West Ham have offered the Real Madrid striker Ruud van Nistelrooy £100,000 a week to join the club. Their move indicates the new co-­owners, David Sullivan and David Gold, are willing to break the bank for a marquee signing this month, despite their admission about the dire level of financial strife at Upton Park.

“We’ve offered £100,000 a week to a player today and we are still not sure we are going to get him,” Sullivan told BBC Radio 5 live. “That was a very special player. There’s no transfer fee involved and he’s got the choice of almost every club in Europe. He has played at the ­highest level.”

Sullivan and Gold, who this week bought 50% of West Ham for £44m, have promised not to sell any players this month despite claiming that the club, 16th in the Premier League and out of the relegation zone only on goal difference, are in a “mess” and still owe around £110m.

“We can carry one exceptional player, who would make a difference on that wage, but generally we have to bring the wages down and in the summer we would hope to sign younger players on a fraction of those wages,” said Sullivan.

Van Nistelrooy, who has been unable to hold down a regular place at Madrid and wants to go to the World Cup with Holland, has also attracted interest in England from Stoke and Tottenham and from Turkey’s Galatasaray among other clubs. It is understood that Tottenham may not yet be out of the running to land the 33-year-old former Manchester United striker, despite Sullivan’s assertion that West Ham were the only English club still in the running, even though Sullivan said: “He’s down to three clubs and West Ham are the only English club still in the hunt for him.”

Sullivan emphasised that strikers were a priority for West Ham. “We have looked at a few players in the Championship but the reality is that it is no good if they make the grade in 12 months’ time, we need them to make the grade now. We have a crisis and you have to have a ­different strategy to what our long-term strategy will be.

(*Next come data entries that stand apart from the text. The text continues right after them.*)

`src/include/asp_pkg.sv`:
```
// package for the asynchronous sram host controller
package asp_pkg;
  localparam int ADDR_W = 18;
  localparam int DATA_W = 16;
  localparam int LANE_W = 8;
  localparam int NUM_LANES = 2;
  localparam int WORD_COUNT = 262144;
  localparam int CLK_PERIOD_NS = 20;
  // write pulse, read access and bus turnaround times, worst speed grade
  localparam int WRITE_PULSE_NS = 14;
  localparam int READ_ACCESS_NS = 25;
  localparam int TURN_NS = 8;
  localparam logic [3:0] WRITE_CYC =
    4'((WRITE_PULSE_NS + CLK_PERIOD_NS - 1) / CLK_PERIOD_NS);
  localparam logic [3:0] READ_CYC =
    4'((READ_ACCESS_NS + CLK_PERIOD_NS - 1) / CLK_PERIOD_NS + 1);
  localparam logic [3:0] TURN_CYC =
    4'((TURN_NS + CLK_PERIOD_NS - 1) / CLK_PERIOD_NS);
  localparam logic [3:0] CNT_RESET = 4'h0;
  localparam logic [15:0] DATA_RESET = 16'h0000;

  typedef enum logic [1:0] {
    ASP_IDLE = 2'b00,
    ASP_WRITE = 2'b01,
    ASP_READ = 2'b10,
    ASP_TURN = 2'b11
  } asp_state_type;

  typedef struct packed {
    logic chip_sel_n;
    logic write_en_n;
    logic out_en_n;
    logic low_byte_sel_n;
    logic high_byte_sel_n;
  } asp_strobe_type;

  typedef struct packed {
    asp_state_type state;
    logic [3:0] cnt;
    logic [ADDR_W-1:0] word_address;
    logic [DATA_W-1:0] wdata;
    logic [DATA_W-1:0] rdata;
    logic rvalid;
    logic data_oe;
    asp_strobe_type strobe;
  } asp_regs_type;
endpackage

```
`src/core/asp_host.sv`:
```
// host controller driving an asynchronous 256k x 16 sram with byte lanes
`timescale 1ns/100ps
`default_nettype none
module asp_host import asp_pkg::*; (
  input wire logic ref_clk_i, // system clock
  input wire logic rst_n_i, // synchronous reset, active low
  input wire logic req_valid_i, // access request
  output logic req_ready_o, // request accepted when high with valid
  input wire logic req_write_i, // 1 write, 0 read
  input wire logic [ADDR_W-1:0] req_addr_i, // word address
  input wire logic [DATA_W-1:0] req_wdata_i, // write data
  input wire logic [NUM_LANES-1:0] req_lane_i, // lane enables, bit0 low byte
  output logic [DATA_W-1:0] rsp_rdata_o, // read data
  output logic rsp_valid_o, // one cycle pulse with read data
  output logic [ADDR_W-1:0] word_address_o, // memory address pins
  output logic chip_sel_n_o, // chip select, active low
  output logic write_en_n_o, // write enable, active low
  output logic out_en_n_o, // output enable, active low
  output logic low_byte_sel_n_o, // low lane select, active low
  output logic high_byte_sel_n_o, // high lane select, active low
  output logic test_pin_tie_o, // test pin, tied low
  input wire logic [DATA_W-1:0] data_lanes_i, // data bus input
  output logic [DATA_W-1:0] data_lanes_o, // data bus output
  output logic data_lanes_oe_o // data bus enable, high while driving
);
  asp_regs_type r_q;
  asp_regs_type r_d;
  asp_strobe_type idle_strobe;
  logic [NUM_LANES-1:0] lane_sel_n;

  // every strobe high leaves the memory in standby between accesses
  assign idle_strobe = '{
    chip_sel_n: 1'b1,
    write_en_n: 1'b1,
    out_en_n: 1'b1,
    low_byte_sel_n: 1'b1,
    high_byte_sel_n: 1'b1
  };

  // one lane select per byte lane
  genvar g;
  generate
    for (g = 0; g < NUM_LANES; g++) begin : g_lane
      assign lane_sel_n[g] = ~req_lane_i[g];
    end
  endgenerate

  always_comb begin
    r_d = r_q;
    r_d.rvalid = 1'b0;
    case (r_q.state)
      ASP_IDLE: begin
        r_d.strobe = idle_strobe;
        r_d.data_oe = 1'b0;
        if (req_valid_i) begin
          r_d.word_address = req_addr_i;
          r_d.strobe.chip_sel_n = 1'b0;
          r_d.strobe.low_byte_sel_n = lane_sel_n[0];
          r_d.strobe.high_byte_sel_n = lane_sel_n[1];
          r_d.cnt = CNT_RESET;
          if (req_write_i) begin
            // output enable stays high so the memory never fights our drive
            r_d.strobe.write_en_n = 1'b0;
            r_d.wdata = req_wdata_i;
            r_d.data_oe = 1'b1;
            r_d.state = ASP_WRITE;
          end else begin
            r_d.strobe.out_en_n = 1'b0;
            r_d.state = ASP_READ;
          end
        end
      end
      ASP_WRITE: begin
        r_d.cnt = r_q.cnt + 4'h1;
        if (r_q.cnt + 4'h1 >= WRITE_CYC) begin
          // all strobes rise together, data held one more cycle for hold time
          r_d.strobe = idle_strobe;
          r_d.state = ASP_TURN;
          r_d.cnt = CNT_RESET;
        end
      end
      ASP_READ: begin
        r_d.cnt = r_q.cnt + 4'h1;
        if (r_q.cnt + 4'h1 >= READ_CYC) begin
          r_d.rdata = data_lanes_i;
          r_d.rvalid = 1'b1;
          r_d.strobe = idle_strobe;
          r_d.state = ASP_TURN;
          r_d.cnt = CNT_RESET;
        end
      end
      ASP_TURN: begin
        // gap lets memory outputs reach high impedance before the next drive
        r_d.data_oe = 1'b0;
        r_d.cnt = r_q.cnt + 4'h1;
        if (r_q.cnt + 4'h1 >= TURN_CYC) begin
          r_d.state = ASP_IDLE;
        end
      end
      default: begin
        r_d.state = ASP_IDLE;
        r_d.strobe = idle_strobe;
        r_d.data_oe = 1'b0;
      end
    endcase
  end

  always_ff @(posedge ref_clk_i) begin
    if (!rst_n_i) begin
      r_q.state <= ASP_IDLE;
      r_q.cnt <= CNT_RESET;
      r_q.word_address <= '0;
      r_q.wdata <= DATA_RESET;
      r_q.rdata <= DATA_RESET;
      r_q.rvalid <= 1'b0;
      r_q.data_oe <= 1'b0;
      r_q.strobe <= '{1'b1, 1'b1, 1'b1, 1'b1, 1'b1};
    end else begin
      r_q <= r_d;
    end
  end

  assign req_ready_o = (r_q.state == ASP_IDLE);
  assign rsp_rdata_o = r_q.rdata;
  assign rsp_valid_o = r_q.rvalid;
  assign word_address_o = r_q.word_address;
  assign chip_sel_n_o = r_q.strobe.chip_sel_n;
  assign write_en_n_o = r_q.strobe.write_en_n;
  assign out_en_n_o = r_q.strobe.out_en_n;
  assign low_byte_sel_n_o = r_q.strobe.low_byte_sel_n;
  assign high_byte_sel_n_o = r_q.strobe.high_byte_sel_n;
  assign test_pin_tie_o = 1'b0;
  assign data_lanes_o = r_q.wdata;
  assign data_lanes_oe_o = r_q.data_oe;

  // strobe discipline: write and read never overlap, standby stays quiet
  chk_write_needs_cs: assert property (@(posedge ref_clk_i) disable iff (!rst_n_i)
    !write_en_n_o |-> !chip_sel_n_o && data_lanes_oe_o && out_en_n_o)
    else $error("write strobe without select or drive");
  chk_read_strobes: assert property (@(posedge ref_clk_i) disable iff (!rst_n_i)
    !out_en_n_o |-> write_en_n_o && !chip_sel_n_o && !data_lanes_oe_o)
    else $error("read strobes inconsistent");
  chk_idle_standby: assert property (@(posedge ref_clk_i) disable iff (!rst_n_i)
    req_ready_o |-> chip_sel_n_o && write_en_n_o && out_en_n_o)
    else $error("strobes active while idle");
  chk_standby_quiet: assert property (@(posedge ref_clk_i) disable iff (!rst_n_i)
    chip_sel_n_o |-> write_en_n_o && out_en_n_o)
    else $error("write or output enable active while deselected");
  chk_idle_no_drive: assert property (@(posedge ref_clk_i) disable iff (!rst_n_i)
    req_ready_o |-> !data_lanes_oe_o)
    else $error("data bus driven while idle");
  chk_test_pin_low: assert property (@(posedge ref_clk_i) disable iff (!rst_n_i)
    !test_pin_tie_o)
    else $error("test pin not tied low");

  // write window: one cycle of strobes, data held one cycle beyond it
  chk_write_pulse_len: assert property (@(posedge ref_clk_i) disable iff (!rst_n_i)
    $fell(write_en_n_o) |-> !write_en_n_o [*1] ##1 write_en_n_o)
    else $error("write pulse length wrong");
  chk_write_end_all: assert property (@(posedge ref_clk_i) disable iff (!rst_n_i)
    $rose(write_en_n_o) |-> chip_sel_n_o && low_byte_sel_n_o && high_byte_sel_n_o)
    else $error("strobes did not end the write together");
  chk_write_end_ready: assert property (@(posedge ref_clk_i) disable iff (!rst_n_i)
    $rose(write_en_n_o) |-> ##1 req_ready_o)
    else $error("controller not ready after write");
  chk_data_hold: assert property (@(posedge ref_clk_i) disable iff (!rst_n_i)
    $rose(write_en_n_o) |-> data_lanes_oe_o && $stable(data_lanes_o))
    else $error("write data not held past strobe end");
  chk_wdata_held: assert property (@(posedge ref_clk_i) disable iff (!rst_n_i)
    data_lanes_oe_o && $past(data_lanes_oe_o) |-> $stable(data_lanes_o))
    else $error("write data changed while driven");

  // read: output enable held three cycles, data taken on the last of them
  chk_read_hold: assert property (@(posedge ref_clk_i) disable iff (!rst_n_i)
    $fell(out_en_n_o) |-> !out_en_n_o [*3] ##1 out_en_n_o)
    else $error("read strobe length wrong");
  chk_read_latency: assert property (@(posedge ref_clk_i) disable iff (!rst_n_i)
    $fell(out_en_n_o) |-> ##3 rsp_valid_o)
    else $error("read data not returned in time");
  chk_read_sampled: assert property (@(posedge ref_clk_i) disable iff (!rst_n_i)
    rsp_valid_o |-> !$past(out_en_n_o) && !$past(chip_sel_n_o))
    else $error("read data taken outside the read window");
  chk_read_end: assert property (@(posedge ref_clk_i) disable iff (!rst_n_i)
    $rose(out_en_n_o) |-> chip_sel_n_o && rsp_valid_o)
    else $error("read did not end with data returned");
  chk_valid_pulse: assert property (@(posedge ref_clk_i) disable iff (!rst_n_i)
    rsp_valid_o |=> !rsp_valid_o)
    else $error("read valid longer than one cycle");

  // request capture, then address and lanes held for the whole access
  chk_lane_select: assert property (@(posedge ref_clk_i) disable iff (!rst_n_i)
    req_valid_i && req_ready_o |=> low_byte_sel_n_o == !$past(req_lane_i[0]) &&
    high_byte_sel_n_o == !$past(req_lane_i[1]))
    else $error("lane selects do not follow request");
  chk_lanes_held: assert property (@(posedge ref_clk_i) disable iff (!rst_n_i)
    !chip_sel_n_o && !$past(chip_sel_n_o) |->
    $stable(low_byte_sel_n_o) && $stable(high_byte_sel_n_o))
    else $error("lane selects moved during an access");
  chk_addr_capture: assert property (@(posedge ref_clk_i) disable iff (!rst_n_i)
    req_valid_i && req_ready_o |=> word_address_o == $past(req_addr_i))
    else $error("address not captured");
  chk_addr_held: assert property (@(posedge ref_clk_i) disable iff (!rst_n_i)
    !chip_sel_n_o && !$past(chip_sel_n_o) |-> $stable(word_address_o))
    else $error("address moved during an access");

  cov_write: cover property (@(posedge ref_clk_i) disable iff (!rst_n_i)
    $fell(write_en_n_o));
  cov_read: cover property (@(posedge ref_clk_i) disable iff (!rst_n_i) rsp_valid_o);
  cov_low_byte_write: cover property (@(posedge ref_clk_i) disable iff (!rst_n_i)
    !write_en_n_o && !low_byte_sel_n_o && high_byte_sel_n_o);
  cov_word_write: cover property (@(posedge ref_clk_i) disable iff (!rst_n_i)
    !write_en_n_o && !low_byte_sel_n_o && !high_byte_sel_n_o);
  cov_high_byte_read: cover property (@(posedge ref_clk_i) disable iff (!rst_n_i)
    !out_en_n_o && low_byte_sel_n_o && !high_byte_sel_n_o);
endmodule
`default_nettype wire

```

“We are trying to sign players because unfortunately we have come in very, very late and we have got a very unbalanced squad. We are particularly short of strikers and they are the hardest and most difficult position to fill. That’s the short-term objective. We have guaranteed that we will not sell a player in the transfer ­window and we are looking at targets. We are doing our best for West Ham but at the moment we are drawing blanks.”